**Work required:** For the word "pass", report how many lines of the records below contain it, and nothing more.
Start of Block
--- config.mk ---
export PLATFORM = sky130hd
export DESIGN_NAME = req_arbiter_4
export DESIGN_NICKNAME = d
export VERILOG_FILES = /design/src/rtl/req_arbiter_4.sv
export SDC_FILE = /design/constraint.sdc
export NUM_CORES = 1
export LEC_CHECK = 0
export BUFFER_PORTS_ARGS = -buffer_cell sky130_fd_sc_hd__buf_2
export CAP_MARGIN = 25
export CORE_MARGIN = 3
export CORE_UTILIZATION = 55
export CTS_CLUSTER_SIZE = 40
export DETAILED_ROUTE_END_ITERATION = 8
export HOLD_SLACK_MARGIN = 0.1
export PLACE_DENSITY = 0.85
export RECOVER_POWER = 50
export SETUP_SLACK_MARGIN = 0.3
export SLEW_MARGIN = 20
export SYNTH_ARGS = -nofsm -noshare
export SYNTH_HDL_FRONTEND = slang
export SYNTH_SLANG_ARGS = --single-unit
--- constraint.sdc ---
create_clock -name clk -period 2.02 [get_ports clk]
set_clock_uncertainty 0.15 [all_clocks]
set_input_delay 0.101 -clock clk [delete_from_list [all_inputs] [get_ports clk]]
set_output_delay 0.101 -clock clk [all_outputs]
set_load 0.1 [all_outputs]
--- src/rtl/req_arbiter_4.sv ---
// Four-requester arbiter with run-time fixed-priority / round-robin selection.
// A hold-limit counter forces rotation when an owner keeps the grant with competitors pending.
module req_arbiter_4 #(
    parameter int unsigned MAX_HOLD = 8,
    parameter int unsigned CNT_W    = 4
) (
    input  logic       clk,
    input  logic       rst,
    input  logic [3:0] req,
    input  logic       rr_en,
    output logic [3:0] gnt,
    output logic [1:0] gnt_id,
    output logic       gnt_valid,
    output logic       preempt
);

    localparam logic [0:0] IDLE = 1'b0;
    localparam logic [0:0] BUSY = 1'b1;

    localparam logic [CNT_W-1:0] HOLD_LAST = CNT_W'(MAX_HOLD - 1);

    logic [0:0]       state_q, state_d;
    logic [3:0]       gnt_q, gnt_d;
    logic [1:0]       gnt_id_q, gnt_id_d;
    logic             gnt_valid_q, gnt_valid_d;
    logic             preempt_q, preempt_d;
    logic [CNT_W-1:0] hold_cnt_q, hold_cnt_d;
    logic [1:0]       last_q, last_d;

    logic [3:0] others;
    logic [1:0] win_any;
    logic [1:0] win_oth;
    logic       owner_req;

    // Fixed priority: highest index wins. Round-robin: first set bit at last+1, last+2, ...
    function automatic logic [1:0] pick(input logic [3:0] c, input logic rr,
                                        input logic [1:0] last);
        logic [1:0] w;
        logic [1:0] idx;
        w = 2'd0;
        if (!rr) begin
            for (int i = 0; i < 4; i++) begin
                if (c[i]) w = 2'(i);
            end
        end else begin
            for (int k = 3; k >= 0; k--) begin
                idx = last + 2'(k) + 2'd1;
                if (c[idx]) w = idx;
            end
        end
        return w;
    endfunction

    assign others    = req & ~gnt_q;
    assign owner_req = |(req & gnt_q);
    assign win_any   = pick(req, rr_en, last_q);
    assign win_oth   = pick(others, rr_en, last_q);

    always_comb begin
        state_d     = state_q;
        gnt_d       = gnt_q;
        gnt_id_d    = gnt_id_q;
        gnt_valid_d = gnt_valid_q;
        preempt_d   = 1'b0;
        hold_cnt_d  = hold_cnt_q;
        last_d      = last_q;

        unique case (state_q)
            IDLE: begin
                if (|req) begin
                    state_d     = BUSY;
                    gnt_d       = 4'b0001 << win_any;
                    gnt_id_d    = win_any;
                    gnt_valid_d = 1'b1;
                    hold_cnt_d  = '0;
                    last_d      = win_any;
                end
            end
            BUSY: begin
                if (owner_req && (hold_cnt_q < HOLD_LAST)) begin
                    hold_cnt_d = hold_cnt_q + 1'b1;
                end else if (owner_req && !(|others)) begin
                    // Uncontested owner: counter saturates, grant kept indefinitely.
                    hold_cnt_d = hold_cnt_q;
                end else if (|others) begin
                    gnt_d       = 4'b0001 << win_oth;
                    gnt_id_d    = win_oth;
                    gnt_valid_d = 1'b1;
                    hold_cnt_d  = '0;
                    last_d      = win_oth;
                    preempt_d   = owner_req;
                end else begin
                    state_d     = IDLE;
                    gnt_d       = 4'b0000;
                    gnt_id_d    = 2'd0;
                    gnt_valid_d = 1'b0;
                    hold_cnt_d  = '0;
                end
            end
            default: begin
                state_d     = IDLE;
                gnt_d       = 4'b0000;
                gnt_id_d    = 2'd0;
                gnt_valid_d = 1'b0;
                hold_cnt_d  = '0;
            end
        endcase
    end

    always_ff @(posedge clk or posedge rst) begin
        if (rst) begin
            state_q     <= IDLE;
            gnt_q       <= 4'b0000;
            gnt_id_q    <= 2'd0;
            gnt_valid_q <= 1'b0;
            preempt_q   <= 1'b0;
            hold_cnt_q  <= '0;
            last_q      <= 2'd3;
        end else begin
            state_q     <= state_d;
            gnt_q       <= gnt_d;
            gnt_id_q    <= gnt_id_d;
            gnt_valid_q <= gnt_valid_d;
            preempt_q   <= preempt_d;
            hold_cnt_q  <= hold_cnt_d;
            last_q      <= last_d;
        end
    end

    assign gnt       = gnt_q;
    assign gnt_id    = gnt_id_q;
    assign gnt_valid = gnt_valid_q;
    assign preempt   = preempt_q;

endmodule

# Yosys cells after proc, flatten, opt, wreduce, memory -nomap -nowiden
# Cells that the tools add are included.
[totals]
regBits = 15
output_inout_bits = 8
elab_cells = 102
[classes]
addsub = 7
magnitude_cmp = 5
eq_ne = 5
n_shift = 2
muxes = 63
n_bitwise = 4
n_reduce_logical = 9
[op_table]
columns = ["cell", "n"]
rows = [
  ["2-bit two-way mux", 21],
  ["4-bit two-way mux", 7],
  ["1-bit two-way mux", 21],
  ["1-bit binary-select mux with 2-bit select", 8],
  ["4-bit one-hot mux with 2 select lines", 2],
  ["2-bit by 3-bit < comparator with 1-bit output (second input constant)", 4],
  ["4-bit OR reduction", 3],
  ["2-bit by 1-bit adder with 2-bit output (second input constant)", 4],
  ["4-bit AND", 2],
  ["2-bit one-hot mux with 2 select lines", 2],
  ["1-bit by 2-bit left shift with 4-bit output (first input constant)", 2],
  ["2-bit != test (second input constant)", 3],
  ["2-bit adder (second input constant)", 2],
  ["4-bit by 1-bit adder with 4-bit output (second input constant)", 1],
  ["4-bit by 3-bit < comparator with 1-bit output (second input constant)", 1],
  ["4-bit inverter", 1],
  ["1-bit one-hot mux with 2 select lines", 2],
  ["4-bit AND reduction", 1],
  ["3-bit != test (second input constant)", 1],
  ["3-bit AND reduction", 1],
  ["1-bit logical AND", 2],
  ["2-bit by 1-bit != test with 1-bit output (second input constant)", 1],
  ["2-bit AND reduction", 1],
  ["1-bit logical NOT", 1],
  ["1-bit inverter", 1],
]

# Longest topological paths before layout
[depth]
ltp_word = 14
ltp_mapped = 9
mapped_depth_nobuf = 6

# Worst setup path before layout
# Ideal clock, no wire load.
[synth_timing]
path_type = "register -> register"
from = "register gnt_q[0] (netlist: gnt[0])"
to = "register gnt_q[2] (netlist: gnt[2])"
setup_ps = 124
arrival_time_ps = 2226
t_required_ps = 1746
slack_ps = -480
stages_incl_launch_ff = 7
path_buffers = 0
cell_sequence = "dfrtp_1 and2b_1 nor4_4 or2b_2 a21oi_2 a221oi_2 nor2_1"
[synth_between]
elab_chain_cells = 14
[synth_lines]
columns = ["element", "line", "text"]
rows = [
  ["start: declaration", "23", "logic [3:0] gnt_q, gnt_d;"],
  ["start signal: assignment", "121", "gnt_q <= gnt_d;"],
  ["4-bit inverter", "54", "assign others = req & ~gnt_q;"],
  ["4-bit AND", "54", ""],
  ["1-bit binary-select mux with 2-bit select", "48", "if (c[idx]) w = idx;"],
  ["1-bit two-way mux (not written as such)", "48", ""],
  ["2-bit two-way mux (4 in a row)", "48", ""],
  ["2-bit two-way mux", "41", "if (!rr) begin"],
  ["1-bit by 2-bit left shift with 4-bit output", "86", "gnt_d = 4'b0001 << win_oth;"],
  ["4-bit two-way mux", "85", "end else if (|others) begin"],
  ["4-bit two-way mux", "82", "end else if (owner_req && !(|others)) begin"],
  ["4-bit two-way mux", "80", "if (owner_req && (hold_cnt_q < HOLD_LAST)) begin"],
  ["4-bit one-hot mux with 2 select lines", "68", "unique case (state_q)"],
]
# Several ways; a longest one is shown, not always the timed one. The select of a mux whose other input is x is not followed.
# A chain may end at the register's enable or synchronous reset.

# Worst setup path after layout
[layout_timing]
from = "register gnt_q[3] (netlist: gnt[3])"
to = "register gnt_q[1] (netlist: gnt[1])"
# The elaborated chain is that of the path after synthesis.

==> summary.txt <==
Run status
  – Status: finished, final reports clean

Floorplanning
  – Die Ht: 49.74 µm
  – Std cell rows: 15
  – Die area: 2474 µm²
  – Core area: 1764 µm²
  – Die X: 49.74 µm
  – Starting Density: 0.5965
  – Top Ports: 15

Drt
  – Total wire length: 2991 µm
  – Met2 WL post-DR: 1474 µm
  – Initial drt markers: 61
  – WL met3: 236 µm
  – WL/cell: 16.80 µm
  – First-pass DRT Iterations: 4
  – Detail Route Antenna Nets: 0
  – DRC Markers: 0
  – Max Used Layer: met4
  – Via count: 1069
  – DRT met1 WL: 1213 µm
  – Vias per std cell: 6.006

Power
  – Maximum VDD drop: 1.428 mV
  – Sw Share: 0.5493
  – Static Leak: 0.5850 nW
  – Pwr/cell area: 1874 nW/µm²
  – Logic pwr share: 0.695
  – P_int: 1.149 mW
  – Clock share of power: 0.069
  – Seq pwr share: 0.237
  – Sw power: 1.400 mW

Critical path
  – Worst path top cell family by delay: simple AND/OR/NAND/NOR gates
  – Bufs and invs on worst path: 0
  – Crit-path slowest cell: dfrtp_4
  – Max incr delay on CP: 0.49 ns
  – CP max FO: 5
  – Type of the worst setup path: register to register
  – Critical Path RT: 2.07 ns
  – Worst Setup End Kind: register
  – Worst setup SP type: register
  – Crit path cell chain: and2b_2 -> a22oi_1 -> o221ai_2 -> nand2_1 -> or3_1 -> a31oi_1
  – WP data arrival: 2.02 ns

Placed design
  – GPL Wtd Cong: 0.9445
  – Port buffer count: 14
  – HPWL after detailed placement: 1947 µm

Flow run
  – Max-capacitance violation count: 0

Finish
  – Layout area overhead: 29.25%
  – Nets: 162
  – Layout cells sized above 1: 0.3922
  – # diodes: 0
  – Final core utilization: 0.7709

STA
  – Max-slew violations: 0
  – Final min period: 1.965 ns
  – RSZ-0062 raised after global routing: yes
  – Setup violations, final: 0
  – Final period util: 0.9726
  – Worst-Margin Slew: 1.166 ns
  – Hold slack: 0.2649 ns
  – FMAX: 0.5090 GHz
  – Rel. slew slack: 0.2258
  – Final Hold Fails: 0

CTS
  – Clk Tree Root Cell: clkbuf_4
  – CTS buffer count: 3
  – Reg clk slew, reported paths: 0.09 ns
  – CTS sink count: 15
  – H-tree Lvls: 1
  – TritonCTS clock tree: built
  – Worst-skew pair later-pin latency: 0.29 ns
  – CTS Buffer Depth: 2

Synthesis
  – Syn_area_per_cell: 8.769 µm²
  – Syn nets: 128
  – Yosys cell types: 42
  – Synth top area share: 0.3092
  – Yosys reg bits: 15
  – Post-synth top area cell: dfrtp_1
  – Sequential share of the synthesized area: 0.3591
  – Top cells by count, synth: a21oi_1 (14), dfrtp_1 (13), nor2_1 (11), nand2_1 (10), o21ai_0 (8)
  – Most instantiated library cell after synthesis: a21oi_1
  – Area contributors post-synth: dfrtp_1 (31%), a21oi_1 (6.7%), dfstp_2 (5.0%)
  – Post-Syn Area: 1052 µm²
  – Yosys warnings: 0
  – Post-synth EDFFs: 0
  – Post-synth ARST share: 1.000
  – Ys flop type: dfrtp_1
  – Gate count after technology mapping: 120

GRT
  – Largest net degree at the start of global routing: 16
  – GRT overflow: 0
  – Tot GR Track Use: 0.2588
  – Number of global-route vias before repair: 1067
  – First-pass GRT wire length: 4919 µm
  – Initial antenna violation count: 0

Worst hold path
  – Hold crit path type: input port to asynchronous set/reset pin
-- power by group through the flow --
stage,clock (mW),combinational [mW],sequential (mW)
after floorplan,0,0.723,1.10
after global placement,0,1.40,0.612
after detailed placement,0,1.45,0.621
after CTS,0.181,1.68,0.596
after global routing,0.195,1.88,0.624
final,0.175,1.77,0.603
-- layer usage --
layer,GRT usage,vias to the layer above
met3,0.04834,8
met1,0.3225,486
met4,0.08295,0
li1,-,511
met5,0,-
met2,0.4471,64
End of Block
Start of Block
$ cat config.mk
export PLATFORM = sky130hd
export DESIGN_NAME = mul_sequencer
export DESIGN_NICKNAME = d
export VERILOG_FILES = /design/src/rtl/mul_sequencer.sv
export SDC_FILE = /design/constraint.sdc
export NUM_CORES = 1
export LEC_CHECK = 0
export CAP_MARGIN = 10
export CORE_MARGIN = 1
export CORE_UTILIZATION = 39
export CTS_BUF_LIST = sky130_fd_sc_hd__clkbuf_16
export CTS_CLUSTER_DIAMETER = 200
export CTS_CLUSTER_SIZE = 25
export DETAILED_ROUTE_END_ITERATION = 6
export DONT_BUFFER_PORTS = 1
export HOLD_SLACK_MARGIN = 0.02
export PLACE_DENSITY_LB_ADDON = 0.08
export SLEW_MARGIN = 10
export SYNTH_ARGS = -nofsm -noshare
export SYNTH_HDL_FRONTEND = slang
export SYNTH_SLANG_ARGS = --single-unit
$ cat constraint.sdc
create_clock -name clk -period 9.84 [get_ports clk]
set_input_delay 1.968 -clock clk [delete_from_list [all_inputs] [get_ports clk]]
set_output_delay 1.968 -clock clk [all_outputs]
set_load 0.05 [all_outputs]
End of Block
Start of Block
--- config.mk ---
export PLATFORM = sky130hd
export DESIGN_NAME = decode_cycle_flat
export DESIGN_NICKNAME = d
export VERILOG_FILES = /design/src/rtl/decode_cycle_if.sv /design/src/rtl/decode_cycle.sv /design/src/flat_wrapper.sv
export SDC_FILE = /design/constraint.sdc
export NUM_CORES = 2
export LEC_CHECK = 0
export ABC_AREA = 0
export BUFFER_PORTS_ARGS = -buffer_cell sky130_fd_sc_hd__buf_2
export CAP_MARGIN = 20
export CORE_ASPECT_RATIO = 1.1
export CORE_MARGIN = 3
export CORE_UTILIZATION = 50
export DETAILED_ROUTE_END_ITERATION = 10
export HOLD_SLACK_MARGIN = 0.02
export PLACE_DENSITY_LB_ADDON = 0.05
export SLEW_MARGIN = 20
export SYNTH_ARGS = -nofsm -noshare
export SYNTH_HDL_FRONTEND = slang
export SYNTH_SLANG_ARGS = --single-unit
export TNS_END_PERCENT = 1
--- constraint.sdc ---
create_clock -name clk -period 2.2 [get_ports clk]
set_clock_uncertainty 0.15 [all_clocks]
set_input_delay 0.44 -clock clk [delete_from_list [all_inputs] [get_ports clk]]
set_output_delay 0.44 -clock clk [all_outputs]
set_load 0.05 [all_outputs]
End of Block
**Response:** 2